*** Input for this task

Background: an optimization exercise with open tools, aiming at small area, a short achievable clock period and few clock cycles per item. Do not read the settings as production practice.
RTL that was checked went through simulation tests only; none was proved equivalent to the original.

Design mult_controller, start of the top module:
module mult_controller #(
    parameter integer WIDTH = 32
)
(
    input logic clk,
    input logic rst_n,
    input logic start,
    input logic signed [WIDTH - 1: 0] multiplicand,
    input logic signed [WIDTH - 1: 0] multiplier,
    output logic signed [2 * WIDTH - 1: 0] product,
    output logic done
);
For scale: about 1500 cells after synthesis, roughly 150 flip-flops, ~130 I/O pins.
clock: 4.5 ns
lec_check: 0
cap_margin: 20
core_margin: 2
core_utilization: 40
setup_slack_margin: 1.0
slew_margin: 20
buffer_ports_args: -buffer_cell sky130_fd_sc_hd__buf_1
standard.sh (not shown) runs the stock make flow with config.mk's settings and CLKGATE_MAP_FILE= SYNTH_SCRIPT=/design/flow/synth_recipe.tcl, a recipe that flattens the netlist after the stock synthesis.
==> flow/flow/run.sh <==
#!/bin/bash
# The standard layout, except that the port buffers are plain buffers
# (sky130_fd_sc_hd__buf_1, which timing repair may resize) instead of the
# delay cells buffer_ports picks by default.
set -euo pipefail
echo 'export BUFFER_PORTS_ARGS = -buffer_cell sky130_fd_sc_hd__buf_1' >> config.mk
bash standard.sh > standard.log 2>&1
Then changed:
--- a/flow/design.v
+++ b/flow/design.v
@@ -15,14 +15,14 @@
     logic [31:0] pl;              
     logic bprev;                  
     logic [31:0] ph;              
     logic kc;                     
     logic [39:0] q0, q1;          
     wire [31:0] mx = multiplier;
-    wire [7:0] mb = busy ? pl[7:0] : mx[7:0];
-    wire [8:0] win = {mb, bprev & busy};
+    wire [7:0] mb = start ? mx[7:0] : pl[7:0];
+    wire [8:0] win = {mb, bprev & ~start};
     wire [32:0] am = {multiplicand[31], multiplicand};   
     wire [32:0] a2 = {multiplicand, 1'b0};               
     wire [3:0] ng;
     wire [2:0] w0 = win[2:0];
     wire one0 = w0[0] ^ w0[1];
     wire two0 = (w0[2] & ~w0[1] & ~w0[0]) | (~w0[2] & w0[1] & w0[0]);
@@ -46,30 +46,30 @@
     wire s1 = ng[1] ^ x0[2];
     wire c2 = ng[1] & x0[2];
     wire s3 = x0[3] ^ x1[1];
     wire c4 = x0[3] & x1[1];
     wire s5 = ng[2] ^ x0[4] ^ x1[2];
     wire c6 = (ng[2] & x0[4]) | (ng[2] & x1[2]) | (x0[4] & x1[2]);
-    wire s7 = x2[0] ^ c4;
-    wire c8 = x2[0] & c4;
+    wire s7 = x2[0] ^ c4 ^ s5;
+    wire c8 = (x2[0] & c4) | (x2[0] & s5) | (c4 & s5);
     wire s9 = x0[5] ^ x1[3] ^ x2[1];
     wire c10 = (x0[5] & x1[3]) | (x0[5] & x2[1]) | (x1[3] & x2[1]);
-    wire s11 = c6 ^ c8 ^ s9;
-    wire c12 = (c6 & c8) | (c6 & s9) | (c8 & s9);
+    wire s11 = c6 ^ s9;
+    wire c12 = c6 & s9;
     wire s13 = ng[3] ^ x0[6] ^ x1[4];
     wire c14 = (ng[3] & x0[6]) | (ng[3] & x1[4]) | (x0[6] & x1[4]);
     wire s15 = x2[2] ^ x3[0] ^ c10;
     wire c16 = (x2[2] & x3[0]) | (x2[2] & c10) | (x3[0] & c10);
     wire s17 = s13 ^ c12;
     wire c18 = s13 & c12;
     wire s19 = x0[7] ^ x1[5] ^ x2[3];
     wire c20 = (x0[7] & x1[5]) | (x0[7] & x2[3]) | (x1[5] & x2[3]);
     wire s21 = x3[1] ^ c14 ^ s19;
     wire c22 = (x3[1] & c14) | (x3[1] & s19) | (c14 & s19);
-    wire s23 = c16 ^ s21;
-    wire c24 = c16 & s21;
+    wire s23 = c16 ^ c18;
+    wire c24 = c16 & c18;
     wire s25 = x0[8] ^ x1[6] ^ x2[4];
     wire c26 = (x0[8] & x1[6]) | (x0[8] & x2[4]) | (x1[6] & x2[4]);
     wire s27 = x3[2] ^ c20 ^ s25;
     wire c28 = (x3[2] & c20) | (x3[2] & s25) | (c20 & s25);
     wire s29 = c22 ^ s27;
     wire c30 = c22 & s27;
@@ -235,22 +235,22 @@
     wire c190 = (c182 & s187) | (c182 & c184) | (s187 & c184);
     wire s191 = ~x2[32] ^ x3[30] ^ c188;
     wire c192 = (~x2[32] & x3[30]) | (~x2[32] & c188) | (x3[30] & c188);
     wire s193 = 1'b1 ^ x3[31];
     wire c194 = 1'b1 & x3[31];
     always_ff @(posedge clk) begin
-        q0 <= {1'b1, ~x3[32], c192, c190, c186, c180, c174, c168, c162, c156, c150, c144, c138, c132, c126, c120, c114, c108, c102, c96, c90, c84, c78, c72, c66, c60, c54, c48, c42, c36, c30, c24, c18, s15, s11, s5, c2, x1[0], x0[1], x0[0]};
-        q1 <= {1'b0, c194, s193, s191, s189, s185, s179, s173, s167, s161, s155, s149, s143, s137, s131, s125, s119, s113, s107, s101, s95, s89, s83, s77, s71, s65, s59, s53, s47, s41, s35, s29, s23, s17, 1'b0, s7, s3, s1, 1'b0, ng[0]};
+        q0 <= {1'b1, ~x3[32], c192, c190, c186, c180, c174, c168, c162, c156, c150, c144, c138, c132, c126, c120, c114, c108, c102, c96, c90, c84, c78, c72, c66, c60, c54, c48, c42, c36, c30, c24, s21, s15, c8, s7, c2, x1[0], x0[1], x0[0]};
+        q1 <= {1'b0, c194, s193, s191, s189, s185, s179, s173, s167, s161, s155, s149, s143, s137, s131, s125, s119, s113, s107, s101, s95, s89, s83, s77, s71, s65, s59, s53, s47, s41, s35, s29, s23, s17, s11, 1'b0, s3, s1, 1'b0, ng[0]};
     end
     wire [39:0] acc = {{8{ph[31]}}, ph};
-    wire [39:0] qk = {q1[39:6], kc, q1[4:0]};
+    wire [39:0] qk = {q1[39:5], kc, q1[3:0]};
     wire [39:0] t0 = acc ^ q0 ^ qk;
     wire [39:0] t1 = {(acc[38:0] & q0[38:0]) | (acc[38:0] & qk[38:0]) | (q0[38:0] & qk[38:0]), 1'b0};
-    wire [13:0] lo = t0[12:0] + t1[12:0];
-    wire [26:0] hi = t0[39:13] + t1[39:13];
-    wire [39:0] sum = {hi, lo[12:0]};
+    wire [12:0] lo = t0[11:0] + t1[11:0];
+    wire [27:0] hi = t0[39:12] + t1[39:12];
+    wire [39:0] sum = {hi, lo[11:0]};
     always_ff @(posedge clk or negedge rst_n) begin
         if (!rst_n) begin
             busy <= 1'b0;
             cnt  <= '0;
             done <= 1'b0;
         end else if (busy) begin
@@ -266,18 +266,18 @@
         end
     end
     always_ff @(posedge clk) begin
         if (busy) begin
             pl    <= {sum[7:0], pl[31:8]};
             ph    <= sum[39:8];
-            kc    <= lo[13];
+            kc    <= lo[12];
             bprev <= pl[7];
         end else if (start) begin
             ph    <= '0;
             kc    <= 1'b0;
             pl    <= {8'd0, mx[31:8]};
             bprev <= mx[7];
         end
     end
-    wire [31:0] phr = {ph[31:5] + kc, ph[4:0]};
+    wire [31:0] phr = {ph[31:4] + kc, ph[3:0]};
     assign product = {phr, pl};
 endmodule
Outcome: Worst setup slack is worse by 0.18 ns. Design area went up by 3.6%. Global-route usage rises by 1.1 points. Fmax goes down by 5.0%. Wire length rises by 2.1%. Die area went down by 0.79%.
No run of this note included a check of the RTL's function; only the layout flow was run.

******

*Exercise instructions*:
Each line from the start of the listing above through the line containing "buffer_ports_args: -buffer_cell sky130_fd_sc_hd__buf_1" should be copied exactly, please, with no other lines added.

*Problem solution*:
Background: an optimization exercise with open tools, aiming at small area, a short achievable clock period and few clock cycles per item. Do not read the settings as production practice.
RTL that was checked went through simulation tests only; none was proved equivalent to the original.

Design mult_controller, start of the top module:
module mult_controller #(
    parameter integer WIDTH = 32
)
(
    input logic clk,
    input logic rst_n,
    input logic start,
    input logic signed [WIDTH - 1: 0] multiplicand,
    input logic signed [WIDTH - 1: 0] multiplier,
    output logic signed [2 * WIDTH - 1: 0] product,
    output logic done
);
For scale: about 1500 cells after synthesis, roughly 150 flip-flops, ~130 I/O pins.
clock: 4.5 ns
lec_check: 0
cap_margin: 20
core_margin: 2
core_utilization: 40
setup_slack_margin: 1.0
slew_margin: 20
buffer_ports_args: -buffer_cell sky130_fd_sc_hd__buf_1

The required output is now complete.